The only way to see is to discuss it with them, the Ambassador said. He asked Dr. Kissingerʼs estimate of the situation, and Dr. Kissinger replied that he was less hopeful than he had been a few weeks previously, because Hanoi would probably now want to wait out the outcome of all the current political turmoil in Saigon. Ambassador Bogdan mentioned that the Chinese were not so sanguine about Hanoiʼs prospects but it was difficult for them too, to do much about ending the war. Dr. Kissinger thought the Chinese knew what they were doing. The Chinese were disciplined, and thought in historical terms. To them, Indochina was not the main problem. The Ambassador thought that Japan might be, but Dr. Kissinger responded that the Chinese were more worried about “your ally,” the Soviet Union. The Chinese were not building air raid shelters in China against us or Japan! Japan had hardly any airplanes. The Chinese had not built such shelters 15 years [Page 511] ago at the height of U.S.–PRC hostility, and from that something could be deduced.

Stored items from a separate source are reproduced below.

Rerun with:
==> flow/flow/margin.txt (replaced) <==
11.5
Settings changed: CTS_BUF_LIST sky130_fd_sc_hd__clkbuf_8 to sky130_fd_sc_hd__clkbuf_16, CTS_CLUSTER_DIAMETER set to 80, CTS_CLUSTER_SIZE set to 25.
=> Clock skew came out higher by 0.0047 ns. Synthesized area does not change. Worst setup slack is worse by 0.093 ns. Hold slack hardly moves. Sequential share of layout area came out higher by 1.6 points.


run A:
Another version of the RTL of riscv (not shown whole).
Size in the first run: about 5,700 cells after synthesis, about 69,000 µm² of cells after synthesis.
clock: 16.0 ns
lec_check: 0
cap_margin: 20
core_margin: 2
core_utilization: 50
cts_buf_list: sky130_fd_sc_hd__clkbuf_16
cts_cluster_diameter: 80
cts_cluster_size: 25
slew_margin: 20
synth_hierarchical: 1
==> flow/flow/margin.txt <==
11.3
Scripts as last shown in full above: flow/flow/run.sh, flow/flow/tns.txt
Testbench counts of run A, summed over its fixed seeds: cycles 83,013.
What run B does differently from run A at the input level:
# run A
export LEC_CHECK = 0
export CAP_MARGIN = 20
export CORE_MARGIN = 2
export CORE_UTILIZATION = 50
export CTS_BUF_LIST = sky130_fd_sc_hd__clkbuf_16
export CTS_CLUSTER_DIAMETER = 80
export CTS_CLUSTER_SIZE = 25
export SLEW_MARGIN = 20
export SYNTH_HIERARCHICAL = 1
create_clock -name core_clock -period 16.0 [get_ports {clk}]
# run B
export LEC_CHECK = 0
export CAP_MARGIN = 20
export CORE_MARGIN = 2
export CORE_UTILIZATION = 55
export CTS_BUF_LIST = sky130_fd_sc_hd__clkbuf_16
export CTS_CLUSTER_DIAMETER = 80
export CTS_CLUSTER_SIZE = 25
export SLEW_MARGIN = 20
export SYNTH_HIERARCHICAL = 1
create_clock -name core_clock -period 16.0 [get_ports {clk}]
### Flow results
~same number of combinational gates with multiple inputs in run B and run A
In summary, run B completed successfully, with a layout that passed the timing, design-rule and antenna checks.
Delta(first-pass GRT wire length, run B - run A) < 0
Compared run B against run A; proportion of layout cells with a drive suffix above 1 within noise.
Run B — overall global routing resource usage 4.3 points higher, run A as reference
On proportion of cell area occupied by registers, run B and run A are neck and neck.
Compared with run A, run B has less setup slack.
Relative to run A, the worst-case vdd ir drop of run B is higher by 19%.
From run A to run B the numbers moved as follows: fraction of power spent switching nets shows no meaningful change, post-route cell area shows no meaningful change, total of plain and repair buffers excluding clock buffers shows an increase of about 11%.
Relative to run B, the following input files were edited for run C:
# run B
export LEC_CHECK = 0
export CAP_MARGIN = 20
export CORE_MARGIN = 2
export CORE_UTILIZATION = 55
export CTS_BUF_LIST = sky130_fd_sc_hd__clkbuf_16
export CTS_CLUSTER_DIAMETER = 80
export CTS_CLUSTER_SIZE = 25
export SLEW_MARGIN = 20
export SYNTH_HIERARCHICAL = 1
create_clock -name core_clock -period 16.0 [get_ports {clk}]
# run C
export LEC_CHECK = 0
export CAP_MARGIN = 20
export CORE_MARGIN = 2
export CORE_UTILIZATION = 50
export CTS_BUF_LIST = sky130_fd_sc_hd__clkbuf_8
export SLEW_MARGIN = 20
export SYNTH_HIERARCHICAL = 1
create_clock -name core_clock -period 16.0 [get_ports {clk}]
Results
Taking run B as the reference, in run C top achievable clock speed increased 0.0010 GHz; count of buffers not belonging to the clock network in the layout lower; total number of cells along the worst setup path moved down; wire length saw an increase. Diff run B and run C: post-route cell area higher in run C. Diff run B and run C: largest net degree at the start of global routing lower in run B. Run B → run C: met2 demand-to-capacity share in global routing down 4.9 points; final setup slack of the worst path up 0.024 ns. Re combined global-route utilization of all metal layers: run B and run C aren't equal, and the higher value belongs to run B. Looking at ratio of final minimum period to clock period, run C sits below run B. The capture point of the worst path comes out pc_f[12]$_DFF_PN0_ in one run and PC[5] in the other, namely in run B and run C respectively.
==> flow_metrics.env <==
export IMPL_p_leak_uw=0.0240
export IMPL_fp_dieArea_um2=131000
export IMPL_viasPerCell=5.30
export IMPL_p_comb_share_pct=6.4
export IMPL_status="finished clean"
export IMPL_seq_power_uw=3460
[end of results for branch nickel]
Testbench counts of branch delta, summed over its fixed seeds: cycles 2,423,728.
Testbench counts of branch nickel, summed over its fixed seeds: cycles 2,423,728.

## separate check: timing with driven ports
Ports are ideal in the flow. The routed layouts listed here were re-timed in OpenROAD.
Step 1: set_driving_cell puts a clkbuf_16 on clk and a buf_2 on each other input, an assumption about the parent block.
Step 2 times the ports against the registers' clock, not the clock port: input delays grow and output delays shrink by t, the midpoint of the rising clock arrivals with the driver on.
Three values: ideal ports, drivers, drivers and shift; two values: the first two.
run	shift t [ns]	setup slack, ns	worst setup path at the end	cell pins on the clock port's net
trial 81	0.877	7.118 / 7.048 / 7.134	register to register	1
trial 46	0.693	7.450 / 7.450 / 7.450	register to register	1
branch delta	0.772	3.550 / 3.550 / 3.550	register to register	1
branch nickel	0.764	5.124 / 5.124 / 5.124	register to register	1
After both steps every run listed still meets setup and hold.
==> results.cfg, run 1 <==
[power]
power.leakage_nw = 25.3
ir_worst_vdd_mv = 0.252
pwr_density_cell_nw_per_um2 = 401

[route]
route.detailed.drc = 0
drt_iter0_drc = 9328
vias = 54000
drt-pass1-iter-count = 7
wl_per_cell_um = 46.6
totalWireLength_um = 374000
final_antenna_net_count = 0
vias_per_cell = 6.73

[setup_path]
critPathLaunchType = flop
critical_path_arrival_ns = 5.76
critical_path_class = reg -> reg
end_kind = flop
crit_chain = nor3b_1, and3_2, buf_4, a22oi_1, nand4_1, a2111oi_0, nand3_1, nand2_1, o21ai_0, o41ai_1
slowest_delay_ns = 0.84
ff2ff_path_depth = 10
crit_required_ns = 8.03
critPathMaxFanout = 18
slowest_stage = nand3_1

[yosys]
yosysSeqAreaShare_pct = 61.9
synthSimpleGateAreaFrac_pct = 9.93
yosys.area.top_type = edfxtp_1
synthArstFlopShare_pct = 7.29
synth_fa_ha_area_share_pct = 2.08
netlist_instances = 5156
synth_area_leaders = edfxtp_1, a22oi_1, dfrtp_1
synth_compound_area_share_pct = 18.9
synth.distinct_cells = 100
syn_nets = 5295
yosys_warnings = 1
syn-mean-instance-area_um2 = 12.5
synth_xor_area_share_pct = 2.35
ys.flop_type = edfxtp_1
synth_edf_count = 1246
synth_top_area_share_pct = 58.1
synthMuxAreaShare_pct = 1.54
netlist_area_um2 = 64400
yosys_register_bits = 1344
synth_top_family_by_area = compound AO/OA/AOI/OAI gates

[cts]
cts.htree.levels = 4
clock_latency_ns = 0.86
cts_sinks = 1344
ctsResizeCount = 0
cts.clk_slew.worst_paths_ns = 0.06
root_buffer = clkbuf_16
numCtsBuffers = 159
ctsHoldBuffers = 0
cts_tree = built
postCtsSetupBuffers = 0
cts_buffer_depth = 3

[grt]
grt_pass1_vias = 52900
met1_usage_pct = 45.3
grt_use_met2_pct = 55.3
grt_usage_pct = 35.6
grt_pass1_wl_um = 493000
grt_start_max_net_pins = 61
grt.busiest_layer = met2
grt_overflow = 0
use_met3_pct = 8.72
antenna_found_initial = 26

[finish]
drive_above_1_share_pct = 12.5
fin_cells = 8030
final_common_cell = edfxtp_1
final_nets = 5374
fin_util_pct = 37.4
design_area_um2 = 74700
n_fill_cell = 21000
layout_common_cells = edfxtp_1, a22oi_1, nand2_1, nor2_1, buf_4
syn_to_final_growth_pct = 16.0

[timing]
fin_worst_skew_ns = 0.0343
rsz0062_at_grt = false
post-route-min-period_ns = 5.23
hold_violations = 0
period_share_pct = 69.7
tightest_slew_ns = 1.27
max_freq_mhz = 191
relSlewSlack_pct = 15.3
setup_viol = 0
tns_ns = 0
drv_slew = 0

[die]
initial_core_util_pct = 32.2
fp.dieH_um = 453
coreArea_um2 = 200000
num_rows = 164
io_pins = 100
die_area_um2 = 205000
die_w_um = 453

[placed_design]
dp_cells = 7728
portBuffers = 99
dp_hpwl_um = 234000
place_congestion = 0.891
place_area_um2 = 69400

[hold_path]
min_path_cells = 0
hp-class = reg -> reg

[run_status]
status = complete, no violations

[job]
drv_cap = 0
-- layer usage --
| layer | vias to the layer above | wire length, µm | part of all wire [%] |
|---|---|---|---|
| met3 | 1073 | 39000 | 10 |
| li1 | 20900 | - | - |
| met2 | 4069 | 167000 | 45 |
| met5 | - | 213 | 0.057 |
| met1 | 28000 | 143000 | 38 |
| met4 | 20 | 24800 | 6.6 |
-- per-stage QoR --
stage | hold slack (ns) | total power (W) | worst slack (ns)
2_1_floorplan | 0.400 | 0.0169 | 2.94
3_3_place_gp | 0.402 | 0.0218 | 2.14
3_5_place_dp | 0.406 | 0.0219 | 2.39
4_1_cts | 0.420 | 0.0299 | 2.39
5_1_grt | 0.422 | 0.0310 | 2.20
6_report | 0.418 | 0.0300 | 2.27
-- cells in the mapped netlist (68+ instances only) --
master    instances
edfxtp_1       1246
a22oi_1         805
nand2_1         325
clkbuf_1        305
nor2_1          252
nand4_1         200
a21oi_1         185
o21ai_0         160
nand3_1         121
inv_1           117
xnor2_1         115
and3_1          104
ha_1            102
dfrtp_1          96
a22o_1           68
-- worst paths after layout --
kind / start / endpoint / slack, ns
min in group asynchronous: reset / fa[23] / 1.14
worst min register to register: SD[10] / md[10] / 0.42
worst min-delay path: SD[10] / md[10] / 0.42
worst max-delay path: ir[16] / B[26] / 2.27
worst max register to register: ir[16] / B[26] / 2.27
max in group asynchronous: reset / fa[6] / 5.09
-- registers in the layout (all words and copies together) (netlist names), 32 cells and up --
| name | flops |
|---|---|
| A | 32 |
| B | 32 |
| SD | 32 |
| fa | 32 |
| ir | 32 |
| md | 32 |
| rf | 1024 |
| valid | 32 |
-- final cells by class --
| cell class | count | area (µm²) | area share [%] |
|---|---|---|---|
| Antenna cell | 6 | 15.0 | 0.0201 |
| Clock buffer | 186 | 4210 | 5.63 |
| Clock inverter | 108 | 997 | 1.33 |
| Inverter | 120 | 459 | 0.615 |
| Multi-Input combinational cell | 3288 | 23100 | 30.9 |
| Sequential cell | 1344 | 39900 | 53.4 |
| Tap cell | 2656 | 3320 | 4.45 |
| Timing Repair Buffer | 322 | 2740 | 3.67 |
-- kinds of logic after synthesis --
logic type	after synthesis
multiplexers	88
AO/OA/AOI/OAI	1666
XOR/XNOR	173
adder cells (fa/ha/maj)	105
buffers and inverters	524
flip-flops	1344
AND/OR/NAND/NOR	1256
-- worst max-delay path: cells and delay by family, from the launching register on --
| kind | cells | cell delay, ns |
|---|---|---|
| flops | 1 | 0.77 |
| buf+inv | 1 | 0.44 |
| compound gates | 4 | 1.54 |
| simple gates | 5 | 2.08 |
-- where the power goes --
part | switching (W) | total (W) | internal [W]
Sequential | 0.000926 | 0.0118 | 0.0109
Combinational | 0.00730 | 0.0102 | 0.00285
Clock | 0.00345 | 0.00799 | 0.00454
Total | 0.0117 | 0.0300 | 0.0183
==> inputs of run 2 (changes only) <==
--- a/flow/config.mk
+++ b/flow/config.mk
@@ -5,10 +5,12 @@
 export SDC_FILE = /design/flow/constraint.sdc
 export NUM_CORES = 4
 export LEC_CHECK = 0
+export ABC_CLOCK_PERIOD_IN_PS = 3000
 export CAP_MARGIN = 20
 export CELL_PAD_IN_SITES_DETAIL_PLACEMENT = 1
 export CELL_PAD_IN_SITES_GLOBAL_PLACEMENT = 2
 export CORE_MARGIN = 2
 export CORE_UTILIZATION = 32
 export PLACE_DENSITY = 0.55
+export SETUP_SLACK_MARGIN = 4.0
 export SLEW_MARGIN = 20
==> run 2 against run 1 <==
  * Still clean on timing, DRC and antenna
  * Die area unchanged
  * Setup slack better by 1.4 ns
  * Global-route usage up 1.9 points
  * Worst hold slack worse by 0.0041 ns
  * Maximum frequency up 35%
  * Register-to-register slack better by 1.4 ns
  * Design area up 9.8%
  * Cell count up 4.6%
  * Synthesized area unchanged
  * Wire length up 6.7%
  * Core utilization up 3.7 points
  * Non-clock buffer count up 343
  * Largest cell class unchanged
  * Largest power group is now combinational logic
Background: an optimization exercise with open tools, aiming at a short achievable clock period and few clock cycles per item. Do not read the settings as production practice.
Function was checked by simulation only, so behaviour that the tests miss may differ from the original.
Power figures rest on the tool's default switching activity, not on a simulated workload.

==> flow/design.v <==
module mux2
    #(parameter N = 64) (
    input  logic [N-1:0] d0, d1,
    input  logic         s,
    output logic [N-1:0] y
);
    assign y = s ? d1 : d0;
endmodule
module adder 
    #(parameter N = 64) (
    input  logic [N-1:0] a, b,
    output logic [N-1:0] y
);
    assign y = a + b;
endmodule
module sl2
    #(parameter N = 64) (
    input  logic [N-1:0] a,
    output logic [N-1:0] y
);
    assign y = {a[N-3:0], 2'b00};
endmodule
module flopr
	#(parameter N = 64) (
	input  logic         clk, reset,
	input  logic [N-1:0] d,
	output logic [N-1:0] q
);
	always_ff @(posedge clk, posedge reset)
	begin
		if (reset) q <= '0;  
		else       q <= d;
	end
endmodule
module flopr_e
    #(parameter N = 64) (
    input  logic         clk, reset,
    input  logic [N-1:0] d,
    input  logic         enable,
    output logic [N-1:0] q
);
    always_ff @(posedge clk, posedge reset)
    begin
        if (reset)       q <= '0;
        else if (enable) q <= d;
    end
endmodule
module alu (
	input  logic [63:0] a, b,
	input  logic [3:0]  ALUControl,
	output logic [63:0] result,
	output logic        zero
);
	always_comb
	begin
		case(ALUControl)
			4'b0000     : result = a & b;
			4'b0001      : result = a | b;
			4'b0010    : result = a + b;
			4'b0110   : result = a - b;
			4'b0111: result = b;
			4'b1100     : result = ~(a | b);
			4'b1000    : result = b << (2'b00 * 16);
			4'b1001    : result = b << (2'b01 * 16);
			4'b1010    : result = b << (2'b10 * 16);
			4'b1011    : result = b << (2'b11 * 16);
			default      : result = 64'b0;
		endcase
		zero = result ? 1'b0 : 1'b1;
	end
endmodule
module signext (
	input  logic [31:0] a,
	output logic [63:0] y
);
	always_comb
	begin
		casez(a[31:21])  
			11'b111_1100_0010  : y = {{55{a[20]}}, a[20:12]};  
			11'b111_1100_0000  : y = {{55{a[20]}}, a[20:12]};  
			11'b101_1010_0???   : y = {{45{a[23]}}, a[23:5]};   
			11'b100_1000_100?  : y = {52'b0, a[21:10]};        
			11'b100_1001_000?  : y = {52'b0, a[21:10]};        
			11'b101_1001_000?  : y = {52'b0, a[21:10]};        
			11'b110_1000_100?  : y = {52'b0, a[21:10]};        
			11'b110_1001_01??  : y = {48'b0, a[20:5]};         
			default: y = 64'b0;                    
		endcase
	end
endmodule
module regfile (
    input  logic        clk, we3,
    input  logic [4:0]  ra1, ra2, wa3,
    input  logic [63:0] wd3,
    output logic [63:0] rd1, rd2
);
    logic [63:0] registers [0:30];
    logic [63:0] rf1, rf2;
    assign rf1 = (ra1 == 5'd31) ? 64'd0 : registers[ra1];
    assign rf2 = (ra2 == 5'd31) ? 64'd0 : registers[ra2];
    always_ff @(posedge clk)
    begin
        if (we3 & (wa3 != 5'd31)) registers[wa3] <= wd3;
    end
    mux2 #(64) R_DATA1(
        .d0(rf1),
        .d1(wd3),
        .s(we3 & (wa3 != 5'd31) & (ra1 == wa3)),
        .y(rd1)
    );
    mux2 #(64) R_DATA2(
        .d0(rf2),
        .d1(wd3),
        .s(we3 & (wa3 != 5'd31) & (ra2 == wa3)),
        .y(rd2)
    );
endmodule
module maindec (
    input  logic [10:0] Op,
    output logic        Reg2Loc,
    output logic        ALUSrc,
    output logic        MemtoReg,
    output logic        RegWrite,
    output logic        MemRead,
    output logic        MemWrite,
    output logic        Branch,
    output logic [1:0]  ALUOp
);
    always_comb
    begin
        casez(Op)
            11'b111_1100_0010: begin
                Reg2Loc  = 1'b0;
                ALUSrc   = 1'b1;
                MemtoReg = 1'b1;
                RegWrite = 1'b1;
                MemRead  = 1'b1;
                MemWrite = 1'b0;
                Branch   = 1'b0;
                ALUOp    = 2'b00;
            end
            11'b111_1100_0000: begin
                Reg2Loc  = 1'b1;
                ALUSrc   = 1'b1;
                MemtoReg = 1'b0;
                RegWrite = 1'b0;
                MemRead  = 1'b0;
                MemWrite = 1'b1;
                Branch   = 1'b0;
                ALUOp    = 2'b00;
            end
            11'b101_1010_0???: begin
                Reg2Loc  = 1'b1;
                ALUSrc   = 1'b0;
                MemtoReg = 1'b0;
                RegWrite = 1'b0;
                MemRead  = 1'b0;
                MemWrite = 1'b0;
                Branch   = 1'b1;
                ALUOp    = 2'b01;
            end
            11'b100_0101_1000: begin
                Reg2Loc  = 1'b0;
                ALUSrc   = 1'b0;
                MemtoReg = 1'b0;
                RegWrite = 1'b1;
                MemRead  = 1'b0;
                MemWrite = 1'b0;
                Branch   = 1'b0;
                ALUOp    = 2'b10;
            end
            11'b110_0101_1000: begin
                Reg2Loc  = 1'b0;
                ALUSrc   = 1'b0;
                MemtoReg = 1'b0;
                RegWrite = 1'b1;
                MemRead  = 1'b0;
                MemWrite = 1'b0;
                Branch   = 1'b0;
                ALUOp    = 2'b10;
            end
            11'b100_0101_0000: begin
                Reg2Loc  = 1'b0;
                ALUSrc   = 1'b0;
                MemtoReg = 1'b0;
                RegWrite = 1'b1;
                MemRead  = 1'b0;
                MemWrite = 1'b0;
                Branch   = 1'b0;
                ALUOp    = 2'b10;
            end
            11'b101_0101_0000: begin
                Reg2Loc  = 1'b0;
                ALUSrc   = 1'b0;
                MemtoReg = 1'b0;
                RegWrite = 1'b1;
                MemRead  = 1'b0;
                MemWrite = 1'b0;
                Branch   = 1'b0;
                ALUOp    = 2'b10;
            end
            11'b100_1000_100?: begin
                Reg2Loc  = 1'b0;
                ALUSrc   = 1'b1;
                MemtoReg = 1'b0;
                RegWrite = 1'b1;
                MemRead  = 1'b0;
                MemWrite = 1'b0;
                Branch   = 1'b0;
                ALUOp    = 2'b11;
            end
            11'b100_1001_000?: begin
                Reg2Loc  = 1'b0;
                ALUSrc   = 1'b1;
                MemtoReg = 1'b0;
                RegWrite = 1'b1;
                MemRead  = 1'b0;
                MemWrite = 1'b0;
                Branch   = 1'b0;
                ALUOp    = 2'b11;
            end
            11'b101_1001_000?: begin
                Reg2Loc  = 1'b0;
                ALUSrc   = 1'b1;
                MemtoReg = 1'b0;
                RegWrite = 1'b1;
                MemRead  = 1'b0;
                MemWrite = 1'b0;
                Branch   = 1'b0;
                ALUOp    = 2'b11;
            end
            11'b110_1000_100?: begin
                Reg2Loc  = 1'b0;
                ALUSrc   = 1'b1;
                MemtoReg = 1'b0;
                RegWrite = 1'b1;
                MemRead  = 1'b0;
                MemWrite = 1'b0;
                Branch   = 1'b0;
                ALUOp    = 2'b11;
            end
            11'b110_1001_01??: begin
                Reg2Loc  = 1'b0;
                ALUSrc   = 1'b1;
                MemtoReg = 1'b0;
                RegWrite = 1'b1;
                MemRead  = 1'b0;
                MemWrite = 1'b0;
                Branch   = 1'b0;
                ALUOp    = 2'b11;
            end
            default: begin            
                Reg2Loc  = 1'b0;
                ALUSrc   = 1'b0;
                MemtoReg = 1'b0;
                RegWrite = 1'b0;
                MemRead  = 1'b0;
                MemWrite = 1'b0;
                Branch   = 1'b0;
                ALUOp    = 2'b00;
            end
        endcase
    end
endmodule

Ambassador Bogdan returned to the economic issues, reporting that the Romanians had spoken with Wilbur Mills on the MFN question, and Mills had told them that if the Administration told him it was interested in it, he would get it done. Dr. Kissinger promised to look into that, and said he would check with Peterson.

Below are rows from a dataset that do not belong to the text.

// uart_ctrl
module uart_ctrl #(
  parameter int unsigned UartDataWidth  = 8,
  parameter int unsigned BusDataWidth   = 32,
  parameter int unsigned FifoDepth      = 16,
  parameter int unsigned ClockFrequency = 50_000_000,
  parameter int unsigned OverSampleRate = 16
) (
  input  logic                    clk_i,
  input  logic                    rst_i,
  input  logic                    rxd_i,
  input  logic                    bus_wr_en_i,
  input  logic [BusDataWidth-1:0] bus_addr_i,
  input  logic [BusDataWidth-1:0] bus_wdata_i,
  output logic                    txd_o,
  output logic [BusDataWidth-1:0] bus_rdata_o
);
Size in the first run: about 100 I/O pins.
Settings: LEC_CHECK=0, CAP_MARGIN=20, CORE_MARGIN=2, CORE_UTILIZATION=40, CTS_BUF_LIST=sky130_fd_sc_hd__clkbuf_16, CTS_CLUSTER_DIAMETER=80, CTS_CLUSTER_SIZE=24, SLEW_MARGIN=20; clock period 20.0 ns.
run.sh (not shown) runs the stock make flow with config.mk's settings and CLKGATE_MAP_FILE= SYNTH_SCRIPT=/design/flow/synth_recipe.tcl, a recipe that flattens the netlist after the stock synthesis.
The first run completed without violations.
Background: an optimization exercise with open tools, aiming at small area, a short achievable clock period and few clock cycles. Do not read the settings as production practice.
Only simulation tests tie the RTL to the original design; equivalence was not proved.
No activity file was given, so power comes from the tool's default toggle rates.

## run 5
// sun
module sun(
    pclk,
    presetn,
    psels,
    penables,
    pwrites,
    paddrs,
    pwdatas,
    prdatas,
    preadys
);
Size in the first run: ~950 cells after synthesis.
Settings: LEC_CHECK=0, CAP_MARGIN=20, CORE_MARGIN=2, CORE_UTILIZATION=40, GPL_TIMING_DRIVEN=0, PLACE_DENSITY=0.6, SLEW_MARGIN=20; clock period 80.0 ns.
standard.sh (not shown) runs the stock make flow with config.mk's settings and CLKGATE_MAP_FILE= SYNTH_SCRIPT=/design/flow/synth_recipe.tcl, a recipe that flattens the netlist after the stock synthesis.
==> flow/flow/run.sh <==
#!/bin/bash
# Own layout flow: the standard flow (standard.sh) with these changes in how the
# layout is made:
#  - synthesis maps the logic with an area-oriented ABC script (flow/abc_area.script)
#    instead of ORFS's delay-oriented one, and skips the quick generic ABC pass inside
#    Yosys's synth (synth -noabc for the fine stage), so the full adders written in
#    the RTL reach Yosys's full-adder extraction as written. Everything else in
#    synthesis is unchanged, so the registers (names, count, cells) are the standard
#    synthesis's;
#  - the port buffers are sky130_fd_sc_hd__buf_1 cells;
#  - clock tree synthesis builds a plain H-tree (no sink clustering) of clkbuf_8 below a
#    clkbuf_16 root and adds no dummy loads;
#  - the repair steps after placement and global routing do not use buffers or
#    inverters of drive 8 and up (flow/no_big_buffers.tcl, sourced before each step's
#    resizer starts).
# Each make run writes its full output to a log file in the work folder.
set -euo pipefail
W=$(pwd)
S="$W/scripts_area"
rm -rf "$S"
cp -r "$FLOW_HOME/scripts" "$S"
cp "$W/flow/abc_area.script" "$S/abc_speed.script"
sed -i 's/-run fine: {\*}\$synth_full_args/-run fine: -noabc {*}$synth_full_args/' "$S/synth.tcl"
grep -q -- '-run fine: -noabc' "$S/synth.tcl"
bash standard.sh SCRIPTS_DIR="$S" synth > "$W/make_synth.log" 2>&1
PRE_RESIZE_TCL="$W/flow/no_big_buffers.tcl" PRE_GLOBAL_ROUTE_TCL="$W/flow/no_big_buffers.tcl" \
bash standard.sh BUFFER_PORTS_ARGS="-buffer_cell sky130_fd_sc_hd__buf_1" \
    CTS_ARGS="-repair_clock_nets -dont_use_dummy_load -root_buf sky130_fd_sc_hd__clkbuf_16 -buf_list sky130_fd_sc_hd__clkbuf_8" \
    finish > "$W/make_finish.log" 2>&1
==> flow/flow/abc_area.script <==
strash
dch -f
amap
==> flow/flow/no_big_buffers.tcl <==
set_dont_use {sky130_fd_sc_hd__buf_8 sky130_fd_sc_hd__buf_12 sky130_fd_sc_hd__buf_16 sky130_fd_sc_hd__bufinv_8 sky130_fd_sc_hd__bufinv_16 sky130_fd_sc_hd__inv_8 sky130_fd_sc_hd__inv_12 sky130_fd_sc_hd__inv_16}
Testbench counts of run 5, summed over its fixed seeds: cycles 19,920.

The Ambassador then mentioned that he would also soon be seeing the Secretary of State, as usual, for a tour dʼhorizon,9 and to tell him what he had told Dr. Kissinger. The Romanian Government was also thinking of inviting the Secretary to visit Romania. Dr. Kissinger urged the Ambassador to explore this with the Secretary. The Under Secretary of State might be able to come earlier, but the Ambassador should certainly not exclude a visit by the Secretary. The Ambassador added that in the second half of October, Paul McCracken would be visiting Romania to see his counterpart, who is a high party and state official. He might bring a message from the President. Dr. Kissinger replied noncommittally.

After some pleasantries about the prospects and possible symbolic implications of Dr. Kissingerʼs visiting Romania for a vacation, the meeting ended.

  1. Source: National Archives, Nixon Presidential Materials, NSC Files, Box 703, Country Files—Europe, Romania, Vol. III Jul 1970–Dec 1971. Secret; Nodis. Drafted by Rodman. The meeting took place in Kissingerʼs office.
  2. Reference is to Soviet reactions to President Ceausescuʼs June visit to China that included announcement of early August military maneuvers near the Romanian border. In a July 15 memorandum to Kissinger, the Department of State outlined Soviet moves and predicted a further heightening of tensions. (Ibid.)
  3. Reference is to an August 2 meeting of Communist Party leaders.
  4. Brackets in the original.
  5. Bogdan met with the President on September 17. See Document 207.
  6. September 22–25.
  7. Kissinger met with Chou En-lai and other Chinese officials in Beijing July 9–11.
  8. The so-called “Seven Point Plan” of July 1971. For text, see Keesingʼs Contemporary Archives, 1971–1972, p. 25079. Documentation is scheduled for publication in Foreign Relations, 1969–1976, volume VII, Vietnam, August 1970–January 1972.
  9. Bogdan saw Rogers on September 3. Memoranda of conversation are in the National Archives, RG 59, Central Files 1970–73, POL ROM–US.